Rational Dopant Design Uncovers Precursor–Structure Rules for Room-Temperature Phosphorescence in Carbonized Polymer Dots

This study unveils how heteroatom incorporation and the structural geometry of dopant precursors tune the fluorescence and room-temperature phosphorescence (RTP) of carbonized polymer dots (CPDs). Citric acid was selected as the carbon source, while cysteine, homocysteine, cysteamine, N-acetylcysteine, and thiomalic acid served as structurally related dopant precursors. Although CA–HCys–CPDs, synthesized from hydrothermal treatment of citric acid and homocysteine, did not exhibit the highest total emission quantum yield, they possessed a comparable phosphorescence quantum yield and longer phosphorescence lifetimes and showed persistent afterglow. The enhanced performance arises from the additional methylene in homocysteine, which increases chain spacing and promotes a confined-domain cross-link-enhanced emission effect, as well as from the formation of itaconic anhydride–related compounds, which generate fluorescence and phosphorescence through cluster-triggered emission. Additionally, X-ray photoelectron spectroscopy confirms the indispensable role of nitrogen in enabling the RTP of the CPDs.

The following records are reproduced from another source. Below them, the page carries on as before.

`config.mk`:
```
export PLATFORM = sky130hd
export DESIGN_NAME = shwr_seq
export DESIGN_NICKNAME = d
export VERILOG_FILES = /design/src/rtl/shwr_pkg.sv /design/src/rtl/shwr_beat.sv /design/src/rtl/shwr_ctrl.sv /design/src/rtl/shwr_outdec.sv /design/src/rtl/shwr_seq.sv
export SDC_FILE = /design/constraint.sdc
export NUM_CORES = 1
export LEC_CHECK = 0
export ABC_AREA = 1
export BUFFER_PORTS_ARGS = -buffer_cell sky130_fd_sc_hd__buf_2
export CAP_MARGIN = 20
export CELL_PAD_IN_SITES_DETAIL_PLACEMENT = 1
export CELL_PAD_IN_SITES_GLOBAL_PLACEMENT = 2
export CORE_MARGIN = 1
export CORE_UTILIZATION = 22
export DETAILED_ROUTE_END_ITERATION = 8
export PLACE_DENSITY_LB_ADDON = 0.15
export SLEW_MARGIN = 0
export SYNTH_ARGS = -nofsm -noshare
export SYNTH_HDL_FRONTEND = slang
export SYNTH_SLANG_ARGS = --single-unit
```
`constraint.sdc`:
```
create_clock -name clk -period 1.29 [get_ports clk]
set_clock_uncertainty 0.05 [all_clocks]
set_input_delay 0.258 -clock clk [delete_from_list [all_inputs] [get_ports clk]]
set_output_delay 0.258 -clock clk [all_outputs]
set_load 0.01 [all_outputs]
```
`src/rtl/shwr_pkg.sv`:
```
`timescale 1ns/1ps
package shwr_pkg;
    typedef enum logic [3:0] {
        ST_IDLE,
        ST_BRD,
        ST_DTAG,
        ST_BWRL,
        ST_BREQ,
        ST_BXFER,
        ST_LUPD,
        ST_REL,
        ST_ACK
    } shwr_st_e;
endpackage

```
`src/rtl/shwr_beat.sv`:
```
`timescale 1ns/1ps
module shwr_beat #(
    parameter int WR_BEATS = 4,
    parameter int SHR_BEAT = 1
) (
    input  logic clk,
    input  logic rst_n,
    input  logic run,
    input  logic bus_shared,
    output logic last,
    output logic shr
);
    localparam int CNT_W = $clog2(WR_BEATS + 1);
    localparam logic [CNT_W-1:0] LAST_C = CNT_W'(WR_BEATS - 1);
    localparam logic [CNT_W-1:0] SMPL_C = CNT_W'(SHR_BEAT);

    typedef struct packed {
        logic [CNT_W-1:0] cnt;
        logic             shr;
    } beat_t;

    beat_t beat_d, beat_q;

    always_comb begin
        beat_d = beat_q;
        if (run) begin
            beat_d.cnt = beat_q.cnt + 1'b1;
            if (beat_q.cnt == SMPL_C) begin
                beat_d.shr = bus_shared;
            end
        end else begin
            beat_d.cnt = '0;
        end
    end

    always_ff @(posedge clk) begin
        if (!rst_n) begin
            beat_q <= '0;
        end else begin
            beat_q <= beat_d;
        end
    end

    assign last = run && (beat_q.cnt == LAST_C);
    assign shr  = beat_q.shr;
endmodule

```
`src/rtl/shwr_ctrl.sv`:
```
`timescale 1ns/1ps
module shwr_ctrl
    import shwr_pkg::*;
#(
    parameter int ADDR_W = 32,
    parameter int OFS_W  = 5
) (
    input  logic              clk,
    input  logic              rst_n,
    input  logic              cpu_req,
    input  logic              cpu_wr,
    input  logic              cpu_shr,
    input  logic [ADDR_W-1:0] cpu_addr,
    input  logic              bus_gnt,
    input  logic              beat_last,
    output shwr_st_e          st_o,
    output logic [ADDR_W-1:0] addr_o
);
    typedef struct packed {
        shwr_st_e          st;
        logic [ADDR_W-1:0] addr;
    } ctrl_t;

    ctrl_t ctrl_d, ctrl_q;

    always_comb begin
        ctrl_d = ctrl_q;
        unique case (ctrl_q.st)
            ST_IDLE: begin
                if (cpu_req && cpu_wr && cpu_shr) begin
                    ctrl_d.st   = ST_BRD;
                    ctrl_d.addr = {cpu_addr[ADDR_W-1:OFS_W], {OFS_W{1'b0}}};
                end
            end
            ST_BRD:   ctrl_d.st = ST_DTAG;
            ST_DTAG:  ctrl_d.st = ST_BWRL;
            ST_BWRL:  ctrl_d.st = ST_BREQ;
            ST_BREQ:  if (bus_gnt) ctrl_d.st = ST_BXFER;
            ST_BXFER: if (beat_last) ctrl_d.st = ST_LUPD;
            ST_LUPD:  ctrl_d.st = ST_REL;
            ST_REL:   ctrl_d.st = ST_ACK;
            ST_ACK:   ctrl_d.st = ST_IDLE;
            default:  ctrl_d.st = ST_IDLE;
        endcase
    end

    always_ff @(posedge clk) begin
        if (!rst_n) begin
            ctrl_q <= '{st: ST_IDLE, addr: '0};
        end else begin
            ctrl_q <= ctrl_d;
        end
    end

    assign st_o   = ctrl_q.st;
    assign addr_o = ctrl_q.addr;
endmodule

```
`src/rtl/shwr_outdec.sv`:
```
`timescale 1ns/1ps
module shwr_outdec
    import shwr_pkg::*;
(
    input  shwr_st_e st,
    input  logic     shr,
    output logic     blk_rd,
    output logic     dtag_upd,
    output logic     blk_wr,
    output logic     bus_req,
    output logic     bus_wr,
    output logic     line_upd,
    output logic     lst_dirty,
    output logic     lst_shared,
    output logic     cpu_ack,
    output logic     cpu_busy
);
    always_comb begin
        blk_rd     = (st == ST_BRD);
        dtag_upd   = (st == ST_DTAG);
        blk_wr     = (st == ST_BWRL);
        bus_req    = (st == ST_BREQ) || (st == ST_BXFER) || (st == ST_LUPD);
        bus_wr     = (st == ST_BXFER);
        line_upd   = (st == ST_LUPD);
        lst_dirty  = (st == ST_BWRL);
        lst_shared = (st == ST_LUPD) && shr;
        cpu_ack    = (st == ST_ACK);
        cpu_busy   = (st != ST_IDLE);
    end
endmodule

```
`src/rtl/shwr_seq.sv`:
```
`timescale 1ns/1ps
module shwr_seq
    import shwr_pkg::*;
#(
    parameter int ADDR_W    = 32,
    parameter int BLK_BYTES = 32,
    parameter int WR_BEATS  = 4,
    parameter int SHR_BEAT  = 1
) (
    input  logic              clk,
    input  logic              rst_n,
    input  logic              cpu_req,
    input  logic              cpu_wr,
    input  logic              cpu_shr,
    input  logic [ADDR_W-1:0] cpu_addr,
    output logic              cpu_ack,
    output logic              cpu_busy,
    output logic              blk_rd,
    output logic              dtag_upd,
    output logic              blk_wr,
    output logic              bus_req,
    input  logic              bus_gnt,
    output logic              bus_wr,
    input  logic              bus_shared,
    output logic              line_upd,
    output logic              lst_dirty,
    output logic              lst_shared,
    output logic [ADDR_W-1:0] op_addr
);
    localparam int OFS_W = $clog2(BLK_BYTES);

    shwr_st_e st;
    logic     beat_last;
    logic     beat_shr;

    shwr_ctrl #(
        .ADDR_W (ADDR_W),
        .OFS_W  (OFS_W)
    ) i_ctrl (
        .clk       (clk),
        .rst_n     (rst_n),
        .cpu_req   (cpu_req),
        .cpu_wr    (cpu_wr),
        .cpu_shr   (cpu_shr),
        .cpu_addr  (cpu_addr),
        .bus_gnt   (bus_gnt),
        .beat_last (beat_last),
        .st_o      (st),
        .addr_o    (op_addr)
    );

    shwr_beat #(
        .WR_BEATS (WR_BEATS),
        .SHR_BEAT (SHR_BEAT)
    ) i_beat (
        .clk        (clk),
        .rst_n      (rst_n),
        .run        (st == ST_BXFER),
        .bus_shared (bus_shared),
        .last       (beat_last),
        .shr        (beat_shr)
    );

    shwr_outdec i_dec (
        .st         (st),
        .shr        (beat_shr),
        .blk_rd     (blk_rd),
        .dtag_upd   (dtag_upd),
        .blk_wr     (blk_wr),
        .bus_req    (bus_req),
        .bus_wr     (bus_wr),
        .line_upd   (line_upd),
        .lst_dirty  (lst_dirty),
        .lst_shared (lst_shared),
        .cpu_ack    (cpu_ack),
        .cpu_busy   (cpu_busy)
    );
endmodule

```
==> metrics.md <==
| Metric | Value |
|---|---|
| Outcome | finished with violations |
| Failing checks | negative setup slack |
| Port Buf Inserts | 70 |
| Routability cong. | 0.684 |
| Final #Nets | ~320 |
| Avg Cell Area, Syn | between 7 and 8 sq um |
| Synth Warn # | 0 |
| Die extent in x | 83.1 um |
| DP Area | around 1900 sq um |
| PwrDens | 925 nW/um^2 |
| Ant. Diodes | 0 |
| Core area | between 6000 and 7000 sq um |
| Drt wl/cell | 11.9 um |
| Register bit total from synthesis | 35 |
| Design area | ~2400 sq um |
| GRT Util Overall | roughly an eighth |
| CP Capture Type | primary output |
| Fin. Hold Viols | 0 |
| Vias | between 1500 and 2000 |
| Initial core utilization | a little under a quarter |
| CTS tree | done |
| Required @ worst endpoint | 0.98 ns |
| Setup-failing EPs final | 38 |
| Min Tclk post-route | 1.47 ns |
| WL final | between 4000 and 5000 um |
| Final worst-path cycle share | 114% |
| Pins Over Slew Limit | 0 |
| Pre-CTS setup slack | -0.121 ns |
| Int Power | approximately 1.6 mW |
| Syn Std Cell Area | around 1400 sq um |
| First-pass GRT wire length | ~7000 um |
| Die Y | approximately 83 um |
| Peak VDD IR | 0.000396 V |
| Top-area cell type share of the netlist area | 48.5% |
| Total power | 2.23 mW |
| Commonest non-fill, non-tap cell in the layout | buf_2 |
| Commonest cells after routing, fill and taps aside | buf_2 (66), nor2_1 (53), dfxtp_1 (31) |
| Setup CP Type | flop to primary output |
| Drt first pass iters | 4 |
| GR Overflow Total | 0 |
| Switching power | a little under 600 uW |
| WHS Endpoint | i_ctrl.addr_o[8] |
| RSZ-0062 raised after global routing | yes |
| DRT antenna net count | 0 |
| Clock Pin Slew Worst Setup and Hold Paths | approximately 0.080 ns |
| Flop pwr share | between 50% and 60% |
| Setup Total Neg Slack | -4.31 ns |
| CTS Root Cell | clkbuf_8 |
| Vias in the first global route | 1517 |
| Clock tree buffer depth | 2 |
| Clock Power Share | between 30% and 40% |
| Worst-Skew Late Latency | 0.28 ns |
| H-tree depth | 2 |
| Sequential-to-total area share from yosys stat | 48.5% |
| Critical path startpoint category | flop |
| Largest cells by area after synthesis | dfxtp_1 (48%), nor2_1 (18%), o21ai_1 (6.2%) |
| Maximum capacitance violations | 0 |
| Crit path max fanout | 4 |
| Initial antenna violation count | 0 |
| DRT iter0 DRCs | 21 |
| Largest net degree at the start of global routing | 21 |
| Class of the worst hold path | primary input to flop |
| Row count | 29 |
| DP Wirelength | approximately 3000 um |
| Layout cells sized above 1 | 56.9% |
| Unique masters post-synth | 25 |
| P&R area growth vs syn | 66.7% |
| R2R cell count | 8 |
| R2r endpoint | i_ctrl.addr_o[15] |
| Post-synthesis instance total | 190 |
| Setup ws final | -0.182 ns |
| Combinational power share | 13.4% |
| Synth area leader | dfxtp_1 |
| Vias per cell | between 4 and 5 |
| I/O pin total | 81 |
| WP data arrival | between 1 and 1.5 ns |
| Total CTS buffers | 5 |
| P_leak | roughly 1.2 nW |
| Sw Share | a little over a quarter |
| Hold-critical path depth | 3 |
| Hold path start | cpu_addr[8] |
| Fillers | approximately 790 |
| Residual DRC | 0 |
| Internal reg-to-reg setup slack | -0.13 ns |
| Total clock sinks | 35 |
| FF-to-FF Start | i_ctrl.st_o[2] |
| Die area | about 6900 sq um |
| Achievable Freq | roughly 680 MHz |
-- how the worst max path moves through the flow --
stage	start	slack, ns	endpoint
3_5_place_dp	i_ctrl.st_o[2]	-0.12	i_ctrl.addr_o[20]
4_1_cts	i_ctrl.st_o[0]	-0.20	lst_shared
2_1_floorplan	i_ctrl.st_o[2]	0.04	lst_dirty
3_3_place_gp	i_ctrl.st_o[2]	-0.12	i_ctrl.addr_o[19]
6_report	i_ctrl.st_o[2]	-0.18	cpu_ack
5_1_grt	i_ctrl.st_o[1]	-0.25	bus_wr
-- cells in the mapped netlist --
cell	n
dfxtp_1	35
nor3_1	3
buf_8	1
nor2_1	68
buf_2	3
nand2_1	8
o21ai_2	2
ha_1	3
a21oi_1	1
conb_1	1
nor2_2	1
buf_6	2
inv_1	15
nor2_4	2
nand2_2	1
o22ai_1	1
inv_2	1
o21ai_1	18
o21ai_0	8
buf_1	1
buf_4	6
nor4_1	1
nand3_1	6
o21a_1	1
clkbuf_1	1
-- through the flow --
stage                     hold WS (ns)  utilization [%]  instances
after CTS                        0.126             34.1        358
final                            0.125             37.9        360
after global placement           0.402             30.1        340
after detailed placement         0.409             30.1        340
after floorplan                  0.343                -        194
after global routing             0.115             37.9        360
-- sequential cells by signal, indices dropped and copies added (netlist names) --
register,flops
i_ctrl.addr_o,27
i_ctrl.st_o,4
i_beat.shr,1
i_beat.beat_q,3
-- routing by layer --
| metal | up-vias | wire length, um | GRT usage (%) |
|---|---|---|---|
| met3 | 7 | 212 | 4.27 |
| li1 | 774 | - | - |
| met2 | 37 | 2170 | 22.1 |
| met1 | 690 | 1830 | 14.3 |
| met4 | 0 | 57 | 5.17 |
| met5 | - | 0 | 0 |
-- worst max-delay path, stage by stage, from the launching register on --
cell	delay, ns
dfxtp_4	0.37
buf_6	0.12
nor4_4	0.24
buf_2	0.16
-- power by group through the flow --
stage                     clock network [mW]  logic (mW)  registers [mW]
final                                  0.783       0.299            1.15
after global routing                   0.886       0.329            1.15
after CTS                              0.825       0.256            1.14
after detailed placement                   0       0.236            1.17
after global placement                     0       0.235            1.17
after floorplan                            0       0.106            1.19
-- logic make-up (layout without fill, tap and decap cells) --
| kind of cell | after synthesis | in the layout | synth area share [%] |
|---|---|---|---|
| compound gates | 31 | 31 | 11.5 |
| fa+ha+maj | 3 | 3 | 2.60 |
| buf+inv | 30 | 119 | 11.4 |
| flops | 35 | 35 | 48.5 |
| other cells | 1 | 5 | 0.259 |
| simple gates | 90 | 90 | 25.7 |
-- what timing repair did --
| item | 4_1_cts | 5_1_grt |
|---|---|---|
| setup buffers | 9 | 2 |
| resized for setup | 29 | 63 |
| hold buffers | 0 | 0 |
| endpoints found under the setup margin | 39 | 40 |
| pin swaps | 8 | 23 |
| cloned | 1 | 2 |
-- layout make-up --
class | count | area, sq um | area share (%)
clock buffers | 6 | 72.6 | 3.01
repair inverters | 1 | 16.3 | 0.675
inverters | 16 | 75.1 | 3.12
well taps | 77 | 96.3 | 4.00
clock inverters | 2 | 12.5 | 0.519
flip-flops and latches | 35 | 711 | 29.5
repair buffers | 94 | 659 | 27.4
multi-input cells | 129 | 766 | 31.8
Power figures use the tool's default switching activity.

Time-dependent dialysis experiments demonstrate that high-molecular-weight polymeric luminophores and polymer-integrated carbon dots dominate the phosphorescence of the CPDs. Importantly, the combination of reversed-phase high-performance liquid chromatography coupled with electrospray ionization mass spectrometry and time-dependent density functional theory simulations identified two itaconic anhydride–derived molecules as core luminophores governing both fluorescence and phosphorescence. These findings offer new guidelines for the rational design of CPDs with enhanced and tunable phosphorescent properties.